A Reforma da Previdência proposta por Michel Temer foi alvo de protestos em todo o país. Milhares de pessoas aderiram à greve em prol da manutenção das regras atuais de aposentadoria. O imprenÇa esteve na avenida Paulista e pôde conferir os protestos. Secundaristas trancaram parcialmente a avenida 9 de julho e foram reprimidos por bombas de gás lacrimogênio e balas de borracha. Ninguém foi preso ou ferido na ação.

{{Foto: Ricardo Stuckert}}

 

A reforma merece um artigo a parte, mas dá para dar uma resumida em alguns dos pontos trágicos que a compõe. A falta de diferenciação entre o trabalhador do campo e o trabalhador urbano é uma das coisas gravíssimas que Temer propõe. H A Constituição estabeleceu para os segurados especiais {{rurais}} tratamento distinto dos demais segurados. Segurado especial é aquele que trabalha com os membros de sua própria família em atividade indispensável para sua subsistência, e/ou em condições de mútua dependência e colaboração, sem utilização de empregados.
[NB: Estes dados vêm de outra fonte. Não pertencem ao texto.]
--- src/rtl/cct_timer.sv ---
// Cascadable 16-bit compare timer with byte-wide CPU access.
// Assumes a same-clock byte bus master; pins and sub-clock are asynchronous.
`timescale 1ns/1ps
`default_nettype none

module cct_timer
  import cct_pkg::*;
(
  // Clock and reset
  input  wire logic       clk_sys,
  input  wire logic       rst_n,
  // Peripheral byte bus
  input  wire logic [2:0] busAddr,
  input  wire logic       busWrite,
  input  wire logic       busRead,
  input  wire logic [7:0] busWdata,
  output logic      [7:0] busRdata,
  // Interrupt request and enable
  input  wire logic       timerIrqEnable,
  input  wire logic       irqReqWrite,
  output logic            irqRequestFlag,
  output logic            irqToCpu,
  // Count sources and power state
  input  wire logic       eventCountPin,
  input  wire logic       eventEdgeSelect,
  input  wire logic       subClockQuarter,
  input  wire cct_power_e powerMode,
  // Toggle pins
  output logic            upperTogglePin,
  output logic            lowerTogglePin
);

  ////////////////////////////////////////////////////////////////////////////
  // Reset release and pin synchronisers

  logic [1:0] rstPipe_reg;
  logic       rstSync_n;
  logic [2:0] evtSync_reg;
  logic [2:0] subSync_reg;

  always_ff @(posedge clk_sys or negedge rst_n) begin
    if (!rst_n) begin
      rstPipe_reg <= 2'b00;
    end else begin
      rstPipe_reg <= {rstPipe_reg[0], 1'b1};
    end
  end

  assign rstSync_n = rstPipe_reg[1];

  always_ff @(posedge clk_sys or negedge rstSync_n) begin
    if (!rstSync_n) begin
      evtSync_reg <= 3'b000;
      subSync_reg <= 3'b000;
    end else begin
      evtSync_reg <= {evtSync_reg[1:0], eventCountPin};
      subSync_reg <= {subSync_reg[1:0], subClockQuarter}; // RULE_20
    end
  end

  logic evtTick;
  logic subTick;

  // Bit 1 is the second stage; bit 2 only remembers it for edges
  assign evtTick = eventEdgeSelect ? (evtSync_reg[1] & ~evtSync_reg[2])
                                   : (~evtSync_reg[1] & evtSync_reg[2]);
  assign subTick = subSync_reg[1] & ~subSync_reg[2]; // RULE_20

  logic tickDiv4;
  logic tickDiv16;
  logic tickDiv32;

  cct_prescaler u_prescaler (
    .clk_sys   (clk_sys),
    .rstSync_n (rstSync_n),
    .tickDiv4  (tickDiv4),
    .tickDiv16 (tickDiv16),
    .tickDiv32 (tickDiv32)
  );

  ////////////////////////////////////////////////////////////////////////////
  // Registers and decode

  logic [7:0] cntLo_reg;
  logic [7:0] cntHi_reg;
  logic [15:0] match_reg;
  logic [7:0] ctrl_reg;
  logic [7:0] stat_reg;
  logic [7:0] stage_reg;
  logic [15:0] count;

  assign count = {cntHi_reg, cntLo_reg};

  logic regWriteOk;
  logic halted;
  logic subOnly;
  logic split;
  logic wrCtrl, wrStat, wrCntHi, wrCntLo, wrCmpHi, wrCmpLo;
  logic rdCntHi;

  // CPU register writes only take effect in active or subactive mode
  assign regWriteOk = (powerMode == PM_ACTIVE) ||
                      (powerMode == PM_SUBACT); // RULE_22
  assign halted  = (powerMode == PM_STANDBY) ||
                   (powerMode == PM_MODSTBY); // RULE_22
  assign subOnly = (powerMode == PM_WATCH) || (powerMode == PM_SUBACT) ||
                   (powerMode == PM_SUBSLP);
  assign split   = ctrl_reg[CTRL_SPLIT]; // RULE_21 RULE_25

  assign wrCtrl  = busWrite && regWriteOk && (busAddr == IDX_CTRL);
  assign wrStat  = busWrite && regWriteOk && (busAddr == IDX_STAT);
  assign wrCntHi = busWrite && regWriteOk && (busAddr == IDX_CNT_HI);
  assign wrCntLo = busWrite && regWriteOk && (busAddr == IDX_CNT_LO);
  assign wrCmpHi = busWrite && regWriteOk && (busAddr == IDX_CMP_HI);
  assign wrCmpLo = busWrite && regWriteOk && (busAddr == IDX_CMP_LO);
  assign rdCntHi = busRead && (busAddr == IDX_CNT_HI);

  ////////////////////////////////////////////////////////////////////////////
  // Count clock selection

  function automatic logic selTick(input logic [2:0] sel,
                                   input logic       ext);
    logic t;
    t = 1'b0;
    case (sel)
      SEL_DIV32:  t = tickDiv32;  // RULE_24
      SEL_DIV16:  t = tickDiv16;
      SEL_DIV4:   t = tickDiv4;
      SEL_SUB:    t = subTick;
      SEL_PROHIB: t = 1'b0;
      default:    t = ext;        // RULE_09
    endcase
    // Watch, subactive and subsleep only run from the sub-clock; standby stops all
    return t && !halted && (!subOnly || sel == SEL_SUB); // RULE_22
  endfunction

  logic [2:0] lowSel;
  logic [2:0] highSel;
  logic lowTick;
  logic lowWrap;
  logic highTick;

  assign lowSel   = ctrl_reg[CTRL_CKSL +: 3];
  assign highSel  = ctrl_reg[CTRL_CKSH +: 3];
  // Processes, so that the tick and mode reads inside the function wake them
  always_comb lowTick = selTick(lowSel, evtTick); // RULE_09
  assign lowWrap  = lowTick && (cntLo_reg == HALF_MAX);
  always_comb highTick = split ? selTick(highSel, 1'b0) : lowWrap; // RULE_25

  ////////////////////////////////////////////////////////////////////////////
  // Match and overflow events

  logic lowEq;
  logic highEq;
  logic matchH;
  logic matchL;
  logic clrHi;
  logic clrLo;
  logic ovfHEvt;
  logic ovfLEvt;

  assign lowEq  = cntLo_reg == match_reg[7:0];
  assign highEq = cntHi_reg == match_reg[15:8];

  // Lower match byte write replaces the tick match by its own equality
  always_comb begin
    if (split) begin
      matchH = highTick && highEq; // RULE_21
      matchL = wrCmpLo ? (busWdata == cntLo_reg)
                       : (lowTick && lowEq); // RULE_16 RULE_17
    end else begin
      matchH = wrCmpLo ? ({stage_reg, busWdata} == count) // RULE_16
                       : (lowTick && lowEq && highEq); // RULE_10 RULE_17
      matchL = 1'b0;
    end
  end

  assign clrHi   = matchH && stat_reg[STAT_CLEAR_ON_MATCH_UPPER]; // RULE_12
  assign clrLo   = split ? (matchL && stat_reg[STAT_CCLRL]) : clrHi;
  assign ovfHEvt = highTick && (cntHi_reg == HALF_MAX) &&
                   !(split ? wrCntHi : wrCntLo); // RULE_18 RULE_19
  assign ovfLEvt = split && lowWrap && !wrCntLo; // RULE_19

  ////////////////////////////////////////////////////////////////////////////
  // Counter halves

  always_ff @(posedge clk_sys or negedge rstSync_n) begin
    if (!rstSync_n) begin
      cntLo_reg <= CNT_RST[7:0]; // RULE_08
    end else if (wrCntLo) begin
      cntLo_reg <= busWdata; // RULE_05 RULE_04
    end else if (clrLo) begin
      cntLo_reg <= HALF_ZERO; // RULE_12
    end else if (lowTick) begin
      cntLo_reg <= cntLo_reg + 1'b1;
    end
  end

  always_ff @(posedge clk_sys or negedge rstSync_n) begin
    if (!rstSync_n) begin
      cntHi_reg <= CNT_RST[15:8]; // RULE_08
    end else if (split && wrCntHi) begin
      cntHi_reg <= busWdata; // RULE_04
    end else if (!split && wrCntLo) begin
      cntHi_reg <= stage_reg; // RULE_05 RULE_03
    end else if (clrHi) begin
      cntHi_reg <= HALF_ZERO; // RULE_12
    end else if (highTick) begin
      cntHi_reg <= cntHi_reg + 1'b1; // RULE_25
    end
  end

  ////////////////////////////////////////////////////////////////////////////
  // Shared byte stage and match word

  always_ff @(posedge clk_sys or negedge rstSync_n) begin
    if (!rstSync_n) begin
      stage_reg <= HALF_ZERO;
    end else if (!split && (wrCntHi || wrCmpHi)) begin
      stage_reg <= busWdata; // RULE_02 RULE_05 RULE_26
    end else if (!split && rdCntHi) begin
      stage_reg <= cntLo_reg; // RULE_06 RULE_26
    end
  end

  always_ff @(posedge clk_sys or negedge rstSync_n) begin
    if (!rstSync_n) begin
      match_reg <= CMP_RST; // RULE_08
    end else if (wrCmpLo) begin
      match_reg <= {split ? match_reg[15:8] : stage_reg, busWdata}; // RULE_05
    end else if (split && wrCmpHi) begin
      match_reg[15:8] <= busWdata; // RULE_04
    end
  end

  ////////////////////////////////////////////////////////////////////////////
  // Control and status bytes

  always_ff @(posedge clk_sys or negedge rstSync_n) begin
    if (!rstSync_n) begin
      ctrl_reg <= CTRL_RST; // RULE_08
    end else if (wrCtrl) begin
      ctrl_reg <= busWdata;
    end
  end

  // Flags clear on a written zero; a same-cycle event wins
  always_ff @(posedge clk_sys or negedge rstSync_n) begin
    if (!rstSync_n) begin
      stat_reg <= STAT_RST; // RULE_08
    end else begin
      if (wrStat) begin
        stat_reg[STAT_UPPER_OVERFLOW_IRQ_ENABLE] <= busWdata[STAT_UPPER_OVERFLOW_IRQ_ENABLE];
        stat_reg[STAT_CLEAR_ON_MATCH_UPPER] <= busWdata[STAT_CLEAR_ON_MATCH_UPPER];
        stat_reg[STAT_OVIEL] <= busWdata[STAT_OVIEL];
        stat_reg[STAT_CCLRL] <= busWdata[STAT_CCLRL];
      end
      stat_reg[STAT_UPPER_OVERFLOW_FLAG] <= ovfHEvt || (stat_reg[STAT_UPPER_OVERFLOW_FLAG] &&
                             !(wrStat && !busWdata[STAT_UPPER_OVERFLOW_FLAG])); // RULE_18
      stat_reg[STAT_UPPER_MATCH_FLAG] <= matchH || (stat_reg[STAT_UPPER_MATCH_FLAG] &&
                             !(wrStat && !busWdata[STAT_UPPER_MATCH_FLAG])); // RULE_10
      stat_reg[STAT_LOWER_OVERFLOW_FLAG] <= ovfLEvt || (stat_reg[STAT_LOWER_OVERFLOW_FLAG] &&
                             !(wrStat && !busWdata[STAT_LOWER_OVERFLOW_FLAG]));
      stat_reg[STAT_LOWER_MATCH_FLAG] <= matchL || (stat_reg[STAT_LOWER_MATCH_FLAG] &&
                             !(wrStat && !busWdata[STAT_LOWER_MATCH_FLAG])); // RULE_10
    end
  end

  ////////////////////////////////////////////////////////////////////////////
  // Interrupt request, pins and read data

  logic irqSet;

  assign irqSet = matchH || (ovfHEvt && stat_reg[STAT_UPPER_OVERFLOW_IRQ_ENABLE]); // RULE_18

  always_ff @(posedge clk_sys or negedge rstSync_n) begin
    if (!rstSync_n) begin
      irqRequestFlag <= 1'b0;
    end else if (irqSet) begin
      irqRequestFlag <= 1'b1; // RULE_23 RULE_11
    end else if (irqReqWrite && irqRequestFlag) begin
      irqRequestFlag <= 1'b0; // RULE_23
    end
  end

  assign irqToCpu = irqRequestFlag && timerIrqEnable; // RULE_11 RULE_18

  always_ff @(posedge clk_sys or negedge rstSync_n) begin
    if (!rstSync_n) begin
      upperTogglePin <= 1'b0;
    end else if (wrCtrl) begin
      upperTogglePin <= busWdata[CTRL_UPPER_OUTPUT_LEVEL]; // RULE_13 RULE_14
    end else if (matchH) begin
      upperTogglePin <= ~upperTogglePin; // RULE_11
    end
  end

  // Outside split mode the lower pin only follows its level bit
  always_ff @(posedge clk_sys or negedge rstSync_n) begin
    if (!rstSync_n) begin
      lowerTogglePin <= 1'b0;
    end else if (wrCtrl) begin
      lowerTogglePin <= busWdata[CTRL_TOLL];
    end else if (split && matchL) begin
      lowerTogglePin <= ~lowerTogglePin; // RULE_15 RULE_21
    end
  end

  always_ff @(posedge clk_sys or negedge rstSync_n) begin
    if (!rstSync_n) begin
      busRdata <= HALF_ZERO;
    end else if (busRead) begin
      case (busAddr)
        IDX_CTRL:   busRdata <= ctrl_reg;
        IDX_STAT:   busRdata <= stat_reg;
        IDX_CNT_HI: busRdata <= cntHi_reg; // RULE_06 RULE_01
        IDX_CNT_LO: busRdata <= split ? cntLo_reg : stage_reg; // RULE_06
        IDX_CMP_HI: busRdata <= match_reg[15:8]; // RULE_07
        IDX_CMP_LO: busRdata <= match_reg[7:0]; // RULE_07
        default:    busRdata <= HALF_ZERO;
      endcase
    end
  end
endmodule

`default_nettype wire

--- src/rtl/cct_prescaler.sv ---
// System clock prescaler giving one-cycle enables at /4, /16 and /32.
// Assumes the synchronised reset of the timer top.
`timescale 1ns/1ps
`default_nettype none

module cct_prescaler
  import cct_pkg::*;
(
  // Clock and reset
  input  wire logic clk_sys,
  input  wire logic rstSync_n,
  // Enables
  output logic      tickDiv4,
  output logic      tickDiv16,
  output logic      tickDiv32
);

  logic [PRE_W-1:0] preCnt_reg;

  always_ff @(posedge clk_sys or negedge rstSync_n) begin
    if (!rstSync_n) begin
      preCnt_reg <= '0;
    end else begin
      preCnt_reg <= preCnt_reg + 1'b1;
    end
  end

  assign tickDiv4  = &preCnt_reg[DIV4_BITS-1:0];
  assign tickDiv16 = &preCnt_reg[DIV16_BITS-1:0];
  assign tickDiv32 = &preCnt_reg[DIV32_BITS-1:0];

endmodule

`default_nettype wire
A contribuição do segurado especial é baseada quase exclusivamente na comercialização do seu produto. Com as novas regras o trabalhador rual terá de contribuir da mesma forma que o trabalhador urbano, embora as rendas não sejam sequer aproximadas. Com isso, na prática, os trabalhadores rurais {{que mais sofrem fisicamente com seu trabalho}} ficarão sem aposentadoria.
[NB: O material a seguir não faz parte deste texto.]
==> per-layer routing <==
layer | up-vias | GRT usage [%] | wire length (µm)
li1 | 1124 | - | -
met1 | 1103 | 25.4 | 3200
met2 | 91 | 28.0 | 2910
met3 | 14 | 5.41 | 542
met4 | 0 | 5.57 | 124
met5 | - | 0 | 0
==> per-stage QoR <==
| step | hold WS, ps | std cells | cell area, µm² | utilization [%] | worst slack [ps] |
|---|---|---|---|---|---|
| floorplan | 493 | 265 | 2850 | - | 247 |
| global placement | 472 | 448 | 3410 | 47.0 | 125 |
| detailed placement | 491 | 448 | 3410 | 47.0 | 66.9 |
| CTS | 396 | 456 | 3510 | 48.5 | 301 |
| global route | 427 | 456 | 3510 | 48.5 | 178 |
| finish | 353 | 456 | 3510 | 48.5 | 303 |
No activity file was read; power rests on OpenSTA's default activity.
File: src/common/usc_defs.vh
// register map, field positions, reset values and timing counts
`ifndef USC_DEFS_VH
`define USC_DEFS_VH
`define USC_ADDR_W        4
`define USC_A_CONTROL_ONE 4'h0
`define USC_A_CONTROL_TRE 4'h1
`define USC_A_BAUD_DIV    4'h2
`define USC_A_GUARD       4'h3
`define USC_A_DATA        4'h4
`define USC_A_STATUS_ONE  4'h5
`define USC_A_CARD_IRQ    4'h6
`define USC_A_CWT_LIMIT   4'h7
`define USC_A_IRQ_STAT    4'h8
`define USC_A_IRQ_MASK    4'h9
// control_one fields
`define USC_C1_TX_EN      0
`define USC_C1_RX_EN      1
`define USC_C1_SW_MODE    2
`define USC_C1_CARD       3
`define USC_C1_T1         4
`define USC_C1_BREAK      5
`define USC_C1_PREAMBLE   6
// control_three fields
`define USC_C3_SW_DIR     0
// status_one fields
`define USC_S1_TX_BUFFER_EMPTY_FLAG       0
`define USC_S1_TC         1
`define USC_S1_RDRF       2
`define USC_S1_FE         3
`define USC_S1_NF         4
`define USC_S1_PE         5
// card_interrupt_status fields
`define USC_CI_TXT        0
`define USC_CI_CWT        1
// interrupt status / mask fields
`define USC_IRQ_W         7
`define USC_IRQ_TC        0
`define USC_IRQ_RDRF      1
`define USC_IRQ_FE        2
`define USC_IRQ_NF        3
`define USC_IRQ_PE        4
`define USC_IRQ_TXT       5
`define USC_IRQ_CWT       6
// reset values and counts
`define USC_DIV_RST       16'h0010
`define USC_GUARD_RST     8'h02
`define USC_CWT_RST       16'h000C
`define USC_NACK_LIMIT    3'h3
`define USC_FRAME_LAST    4'hA
`define USC_PREAMBLE_PAT  11'h7FF
`define USC_BREAK_PAT     11'h000
`endif

File: src/usc_rx.v
// receive shifter: start detect, mid-bit sampling, error checks
`include "usc_defs.vh"
module usc_rx (
  // clock and reset
  input  wire        clk_i,
  input  wire        rst_i,
  // control
  input  wire        en_i,
  input  wire [15:0] div_i,
  input  wire        line_i,
  // character out
  output reg         start_o,
  output reg         valid_o,
  output reg  [7:0]  data_o,
  output reg         fe_o,
  output reg         pe_o,
  output reg         nf_o
);
  reg        line_q;
  reg        busy_reg;
  reg [15:0] cnt_reg;
  reg [3:0]  idx_reg;
  reg [8:0]  sh_reg;
  reg        early_reg;
  reg        noise_reg;

  always @(posedge clk_i) begin
    if (rst_i) begin
      line_q    <= 1'b1;
      busy_reg  <= 1'b0;
      cnt_reg   <= 16'h0000;
      idx_reg   <= 4'h0;
      sh_reg    <= 9'h000;
      early_reg <= 1'b1;
      noise_reg <= 1'b0;
      start_o   <= 1'b0;
      valid_o   <= 1'b0;
      data_o    <= 8'h00;
      fe_o      <= 1'b0;
      pe_o      <= 1'b0;
      nf_o      <= 1'b0;
    end else begin
      line_q  <= line_i;
      start_o <= 1'b0;
      valid_o <= 1'b0;
      if (!en_i) begin
        busy_reg <= 1'b0;
      end else if (!busy_reg) begin
        if (line_q && !line_i) begin
          busy_reg  <= 1'b1;
          start_o   <= 1'b1;
          cnt_reg   <= {1'b0, div_i[15:1]};
          idx_reg   <= 4'h0;
          noise_reg <= 1'b0;
        end
      end else if (cnt_reg == 16'h0001) begin
        early_reg <= line_i;
        cnt_reg   <= 16'h0000;
      end else if (cnt_reg == 16'h0000) begin
        cnt_reg <= div_i - 16'h0001;
        idx_reg <= idx_reg + 4'h1;
        if (early_reg != line_i)
          noise_reg <= 1'b1;
        if (idx_reg == 4'h0 && line_i) begin
          busy_reg <= 1'b0;
        end else if (idx_reg == `USC_FRAME_LAST) begin
          busy_reg <= 1'b0;
          valid_o  <= 1'b1;
          data_o   <= sh_reg[7:0];
          pe_o     <= ^sh_reg;
          fe_o     <= ~line_i;
          nf_o     <= noise_reg | (early_reg != line_i);
        end else if (idx_reg != 4'h0) begin
          sh_reg <= {line_i, sh_reg[8:1]};
        end
      end else begin
        cnt_reg <= cnt_reg - 16'h0001;
      end
    end
  end
endmodule // usc_rx

File: src/usc_tx.v
// transmit holding buffer, shifter, guard time and nack detection
`include "usc_defs.vh"
module usc_tx (
  // clock and reset
  input  wire        clk_i,
  input  wire        rst_i,
  // control
  input  wire        en_i,
  input  wire        etu_i,
  input  wire        drive_i,
  input  wire        card_t0_i,
  input  wire [7:0]  guard_i,
  // queue
  input  wire        load_i,
  input  wire [7:0]  data_i,
  input  wire        brk_i,
  input  wire        pre_i,
  // line
  input  wire        line_i,
  output reg         line_o,
  output reg         oe_n_o,
  // status
  output wire        tx_buffer_empty_flag_o,
  output reg         done_o,
  output reg         nack_o,
  output reg         txt_o
);
  localparam ST_IDLE  = 2'b00;
  localparam ST_SHIFT = 2'b01;
  localparam ST_GUARD = 2'b10;
  reg [1:0]  state_reg;
  reg [10:0] hold_reg;
  reg        hold_full;
  reg [10:0] sh_reg;
  reg [3:0]  bit_reg;
  reg [7:0]  gcnt_reg;
  reg [2:0]  nack_cnt;

  // with the line not driven, tx_buffer_empty_flag waits for the shift and the guard time to finish
  assign tx_buffer_empty_flag_o = !hold_full && (drive_i || state_reg == ST_IDLE);

  always @(posedge clk_i) begin
    if (rst_i || !en_i) begin
      state_reg <= ST_IDLE;
      hold_full <= 1'b0;
      hold_reg  <= `USC_PREAMBLE_PAT;
      sh_reg    <= `USC_PREAMBLE_PAT;
      bit_reg   <= 4'h0;
      gcnt_reg  <= 8'h00;
      nack_cnt  <= 3'h0;
      line_o    <= 1'b1;
      oe_n_o    <= 1'b1;
      done_o    <= 1'b0;
      nack_o    <= 1'b0;
      txt_o     <= 1'b0;
    end else begin
      done_o <= 1'b0;
      nack_o <= 1'b0;
      txt_o  <= 1'b0;
      if (load_i)
        hold_reg <= {1'b1, ^data_i, data_i, 1'b0};
      else if (brk_i)
        hold_reg <= `USC_BREAK_PAT;
      else if (pre_i)
        hold_reg <= `USC_PREAMBLE_PAT;
      if (load_i || brk_i || pre_i)
        hold_full <= 1'b1;
      case (state_reg)
        ST_IDLE: begin
          if (hold_full && etu_i) begin
            sh_reg    <= hold_reg;
            hold_full <= load_i | brk_i | pre_i;
            bit_reg   <= 4'h0;
            state_reg <= ST_SHIFT;
            line_o    <= hold_reg[0];
            oe_n_o    <= ~drive_i;
          end
        end
        ST_SHIFT: begin
          if (etu_i) begin
            if (bit_reg == `USC_FRAME_LAST) begin
              oe_n_o    <= 1'b1;
              line_o    <= 1'b1;
              gcnt_reg  <= guard_i;
              state_reg <= ST_GUARD;
              if (card_t0_i && !line_i) begin
                nack_o   <= 1'b1;
                nack_cnt <= nack_cnt + 3'h1;
                if (nack_cnt + 3'h1 == `USC_NACK_LIMIT)
                  txt_o <= 1'b1;
              end
            end else begin
              bit_reg <= bit_reg + 4'h1;
              sh_reg  <= {1'b1, sh_reg[10:1]};
              line_o  <= sh_reg[1];
            end
          end
        end
        ST_GUARD: begin
          if (gcnt_reg == 8'h00) begin
            state_reg <= ST_IDLE;
            done_o    <= ~hold_full;
          end else if (etu_i) begin
            gcnt_reg <= gcnt_reg - 8'h01;
          end
        end
        default: state_reg <= ST_IDLE;
      endcase
    end
  end
endmodule // usc_tx
## config.mk

```make
export PLATFORM = sky130hd
export DESIGN_NAME = rfc_cmd_exec
export DESIGN_NICKNAME = d
export VERILOG_FILES = /design/src/rfc_pkg.sv /design/src/rfc_cmd_exec.sv
export SDC_FILE = /design/constraint.sdc
export NUM_CORES = 1
export LEC_CHECK = 0
export BUFFER_PORTS_ARGS = -buffer_cell sky130_fd_sc_hd__buf_4
export CAP_MARGIN = 20
export CORE_MARGIN = 2
export CORE_UTILIZATION = 45
export CTS_CLUSTER_SIZE = 30
export DETAILED_ROUTE_END_ITERATION = 16
export RECOVER_POWER = 50
export SETUP_SLACK_MARGIN = 0.1
export SLEW_MARGIN = 40
export SYNTH_ARGS = -nofsm -noshare
export SYNTH_HDL_FRONTEND = slang
export SYNTH_SLANG_ARGS = --single-unit
```

## constraint.sdc

```tcl
create_clock -name core_clk -period 3.01 [get_ports core_clk]
set_input_delay 0.301 -clock core_clk [delete_from_list [all_inputs] [get_ports core_clk]]
set_output_delay 0.301 -clock core_clk [all_outputs]
set_load 0.005 [all_outputs]
```
===== config.mk =====
export PLATFORM = sky130hd
export DESIGN_NAME = ectm_timer
export DESIGN_NICKNAME = d
export VERILOG_FILES = /design/src/hdl/ectm_pkg.sv /design/src/hdl/ectm_tick_if.sv /design/src/hdl/ectm_prescaler.sv /design/src/hdl/ectm_timer.sv
export SDC_FILE = /design/constraint.sdc
export NUM_CORES = 1
export LEC_CHECK = 0
export CAP_MARGIN = 15
export CORE_ASPECT_RATIO = 0.75
export CORE_MARGIN = 4
export CORE_UTILIZATION = 25
export DETAILED_ROUTE_END_ITERATION = 6
export DONT_BUFFER_PORTS = 1
export PLACE_DENSITY_LB_ADDON = 0.08
export SYNTH_ARGS = -nofsm -noshare
export SYNTH_HDL_FRONTEND = slang
export SYNTH_SLANG_ARGS = --single-unit

===== constraint.sdc =====
create_clock -name clock -period 1.9 [get_ports clock]
set_clock_uncertainty 0.1 [all_clocks]
set_input_delay 0.38 -clock clock [delete_from_list [all_inputs] [get_ports clock]]
set_output_delay 0.38 -clock clock [all_outputs]
set_load 0.03 [all_outputs]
Homens e mulheres não terão diferenciação, embora Temer afirme que o lugar de mulher é cuidando da casa e fazendo supermercado. Além das coisas mais óbvias como o tempo de contribuição que será aumentado e a idade mínima para aposentadoria.

Por conta de tudo isso, neste 15 de março o país parou {{parcialmente, é verdade}}. Professores, motoristas de ônibus, metroviários além de dezenas de outras categorias cruzaram os braços e disseram não à proposta do presidente que não foi eleito para o cargo.

{{Foto: Autora / ImprenÇa}}

 

O ato não se moveu. A massa verde-amarela conseguiu mais essa mudança também. Os manifestantes ainda não se sentem a vontade com um ato parado, foi algo bastante perceptível na avenida Paulista.

Outro fato, digamos, curioso foi a presença de movimentos políticos de esquerda que normalmente se digladiam nas redes. PSOL e PSTU, PT e PCdoB, cada um num ponto da Paulista, mas todos dizendo a mesma coisa: essa reforma não dá.

{{Foto: Victor Amatucci / ImprenÇa}}

 

O ato se encerrou com as tradicionais falas políticas dos diversos representantes dos movimentos sociais e centrais sindicais. Lula encerrou o ato com uma fala curta:

Ao final do ato alguns secundaristas trancaram uma das vias da avenida 9 de julho e foram rapidamente reprimidos por balas de borracha e bombas de gás lacrimogênio. Felizmente a ação policial não fez vítimas e ninguém foi detido.